Stored data entries:
________________________________________

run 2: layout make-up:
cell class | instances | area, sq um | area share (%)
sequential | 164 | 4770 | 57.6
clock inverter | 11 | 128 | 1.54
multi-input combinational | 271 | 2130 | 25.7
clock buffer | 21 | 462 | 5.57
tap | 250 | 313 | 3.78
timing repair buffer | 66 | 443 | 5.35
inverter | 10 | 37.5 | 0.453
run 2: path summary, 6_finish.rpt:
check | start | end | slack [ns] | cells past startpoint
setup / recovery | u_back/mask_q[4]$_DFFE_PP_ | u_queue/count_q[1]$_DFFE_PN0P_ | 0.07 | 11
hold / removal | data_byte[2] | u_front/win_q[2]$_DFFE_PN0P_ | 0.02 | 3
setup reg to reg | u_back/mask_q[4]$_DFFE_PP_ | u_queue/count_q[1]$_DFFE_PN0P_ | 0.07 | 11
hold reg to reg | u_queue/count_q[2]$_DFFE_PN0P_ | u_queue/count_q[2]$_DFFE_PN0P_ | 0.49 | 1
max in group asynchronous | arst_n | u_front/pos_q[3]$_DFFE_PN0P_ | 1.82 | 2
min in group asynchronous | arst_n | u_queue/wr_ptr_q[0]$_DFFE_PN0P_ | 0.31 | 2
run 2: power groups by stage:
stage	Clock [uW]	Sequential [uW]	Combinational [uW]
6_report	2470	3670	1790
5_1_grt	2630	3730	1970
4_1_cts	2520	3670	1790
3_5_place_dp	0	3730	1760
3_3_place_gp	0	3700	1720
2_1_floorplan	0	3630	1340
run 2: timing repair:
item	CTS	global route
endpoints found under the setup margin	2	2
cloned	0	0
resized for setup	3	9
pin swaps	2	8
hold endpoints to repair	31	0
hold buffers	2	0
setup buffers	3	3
[src/rtl/stl_pkg.sv]
// ----------------------------------------------------------------------------
// stl_pkg - shared types and constants of the source token lexer
// Token kinds, error codes, the result record and saturating counter helpers.
// ----------------------------------------------------------------------------
package stl_pkg;

    localparam int OFFSET_BITS = 16;
    localparam int LINE_BITS   = 16;

    localparam int OFF_EXT  = (OFFSET_BITS > 16) ? OFFSET_BITS : 16;
    localparam int LINE_EXT = (LINE_BITS > 16) ? LINE_BITS : 16;

    localparam logic [OFFSET_BITS-1:0] OFF_MAX  = {OFFSET_BITS{1'b1}};
    localparam logic [LINE_BITS-1:0]   LINE_MAX = {LINE_BITS{1'b1}};

    // token kinds
    localparam logic [3:0] KIND_STRING = 4'd0;
    localparam logic [3:0] KIND_ARROW  = 4'd1;
    localparam logic [3:0] KIND_COMMA  = 4'd2;
    localparam logic [3:0] KIND_SEMI   = 4'd3;
    localparam logic [3:0] KIND_LPAREN = 4'd4;
    localparam logic [3:0] KIND_RPAREN = 4'd5;
    localparam logic [3:0] KIND_FLOAT  = 4'd6;
    localparam logic [3:0] KIND_INT    = 4'd7;
    localparam logic [3:0] KIND_BOOL   = 4'd8;
    localparam logic [3:0] KIND_IDENT  = 4'd9;
    localparam logic [3:0] KIND_END    = 4'd10;

    // error codes
    localparam logic [2:0] ERR_NONE       = 3'd0;
    localparam logic [2:0] ERR_LONE_MINUS = 3'd1;
    localparam logic [2:0] ERR_SECOND_DOT = 3'd2;
    localparam logic [2:0] ERR_UNTERM_STR = 3'd3;
    localparam logic [2:0] ERR_UNKNOWN_CH = 3'd4;

    typedef struct packed {
        logic [3:0]  kind;
        logic [2:0]  err;
        logic [15:0] line;
        logic [15:0] start;
        logic [15:0] length;
        logic        last;
    } result_t;

    // up to two results from one character
    typedef struct packed {
        logic [1:0] cnt;
        result_t    r0;
        result_t    r1;
    } lex_out_t;

    function automatic logic [OFFSET_BITS-1:0] sat_inc_off(input logic [OFFSET_BITS-1:0] v);
        return (v == OFF_MAX) ? v : v + 1'b1;
    endfunction

    function automatic logic [LINE_BITS-1:0] sat_inc_line(input logic [LINE_BITS-1:0] v);
        return (v == LINE_MAX) ? v : v + 1'b1;
    endfunction

    function automatic logic [15:0] clip_off(input logic [OFFSET_BITS-1:0] v);
        logic [OFF_EXT-1:0] w;
        w = OFF_EXT'(v);
        return (w > OFF_EXT'(17'hFFFF)) ? 16'hFFFF : w[15:0];
    endfunction

    function automatic logic [15:0] clip_line(input logic [LINE_BITS-1:0] v);
        logic [LINE_EXT-1:0] w;
        w = LINE_EXT'(v);
        return (w > LINE_EXT'(17'hFFFF)) ? 16'hFFFF : w[15:0];
    endfunction

endpackage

________________________________________

Could every record be printed again exactly as it reads?

run 2: layout make-up:
cell class | instances | area, sq um | area share (%)
sequential | 164 | 4770 | 57.6
clock inverter | 11 | 128 | 1.54
multi-input combinational | 271 | 2130 | 25.7
clock buffer | 21 | 462 | 5.57
tap | 250 | 313 | 3.78
timing repair buffer | 66 | 443 | 5.35
inverter | 10 | 37.5 | 0.453
run 2: path summary, 6_finish.rpt:
check | start | end | slack [ns] | cells past startpoint
setup / recovery | u_back/mask_q[4]$_DFFE_PP_ | u_queue/count_q[1]$_DFFE_PN0P_ | 0.07 | 11
hold / removal | data_byte[2] | u_front/win_q[2]$_DFFE_PN0P_ | 0.02 | 3
setup reg to reg | u_back/mask_q[4]$_DFFE_PP_ | u_queue/count_q[1]$_DFFE_PN0P_ | 0.07 | 11
hold reg to reg | u_queue/count_q[2]$_DFFE_PN0P_ | u_queue/count_q[2]$_DFFE_PN0P_ | 0.49 | 1
max in group asynchronous | arst_n | u_front/pos_q[3]$_DFFE_PN0P_ | 1.82 | 2
min in group asynchronous | arst_n | u_queue/wr_ptr_q[0]$_DFFE_PN0P_ | 0.31 | 2
run 2: power groups by stage:
stage	Clock [uW]	Sequential [uW]	Combinational [uW]
6_report	2470	3670	1790
5_1_grt	2630	3730	1970
4_1_cts	2520	3670	1790
3_5_place_dp	0	3730	1760
3_3_place_gp	0	3700	1720
2_1_floorplan	0	3630	1340
run 2: timing repair:
item	CTS	global route
endpoints found under the setup margin	2	2
cloned	0	0
resized for setup	3	9
pin swaps	2	8
hold endpoints to repair	31	0
hold buffers	2	0
setup buffers	3	3
[src/rtl/stl_pkg.sv]
// ----------------------------------------------------------------------------
// stl_pkg - shared types and constants of the source token lexer
// Token kinds, error codes, the result record and saturating counter helpers.
// ----------------------------------------------------------------------------
package stl_pkg;

    localparam int OFFSET_BITS = 16;
    localparam int LINE_BITS   = 16;

    localparam int OFF_EXT  = (OFFSET_BITS > 16) ? OFFSET_BITS : 16;
    localparam int LINE_EXT = (LINE_BITS > 16) ? LINE_BITS : 16;

    localparam logic [OFFSET_BITS-1:0] OFF_MAX  = {OFFSET_BITS{1'b1}};
    localparam logic [LINE_BITS-1:0]   LINE_MAX = {LINE_BITS{1'b1}};

    // token kinds
    localparam logic [3:0] KIND_STRING = 4'd0;
    localparam logic [3:0] KIND_ARROW  = 4'd1;
    localparam logic [3:0] KIND_COMMA  = 4'd2;
    localparam logic [3:0] KIND_SEMI   = 4'd3;
    localparam logic [3:0] KIND_LPAREN = 4'd4;
    localparam logic [3:0] KIND_RPAREN = 4'd5;
    localparam logic [3:0] KIND_FLOAT  = 4'd6;
    localparam logic [3:0] KIND_INT    = 4'd7;
    localparam logic [3:0] KIND_BOOL   = 4'd8;
    localparam logic [3:0] KIND_IDENT  = 4'd9;
    localparam logic [3:0] KIND_END    = 4'd10;

    // error codes
    localparam logic [2:0] ERR_NONE       = 3'd0;
    localparam logic [2:0] ERR_LONE_MINUS = 3'd1;
    localparam logic [2:0] ERR_SECOND_DOT = 3'd2;
    localparam logic [2:0] ERR_UNTERM_STR = 3'd3;
    localparam logic [2:0] ERR_UNKNOWN_CH = 3'd4;

    typedef struct packed {
        logic [3:0]  kind;
        logic [2:0]  err;
        logic [15:0] line;
        logic [15:0] start;
        logic [15:0] length;
        logic        last;
    } result_t;

    // up to two results from one character
    typedef struct packed {
        logic [1:0] cnt;
        result_t    r0;
        result_t    r1;
    } lex_out_t;

    function automatic logic [OFFSET_BITS-1:0] sat_inc_off(input logic [OFFSET_BITS-1:0] v);
        return (v == OFF_MAX) ? v : v + 1'b1;
    endfunction

    function automatic logic [LINE_BITS-1:0] sat_inc_line(input logic [LINE_BITS-1:0] v);
        return (v == LINE_MAX) ? v : v + 1'b1;
    endfunction

    function automatic logic [15:0] clip_off(input logic [OFFSET_BITS-1:0] v);
        logic [OFF_EXT-1:0] w;
        w = OFF_EXT'(v);
        return (w > OFF_EXT'(17'hFFFF)) ? 16'hFFFF : w[15:0];
    endfunction

    function automatic logic [15:0] clip_line(input logic [LINE_BITS-1:0] v);
        logic [LINE_EXT-1:0] w;
        w = LINE_EXT'(v);
        return (w > LINE_EXT'(17'hFFFF)) ? 16'hFFFF : w[15:0];
    endfunction

endpackage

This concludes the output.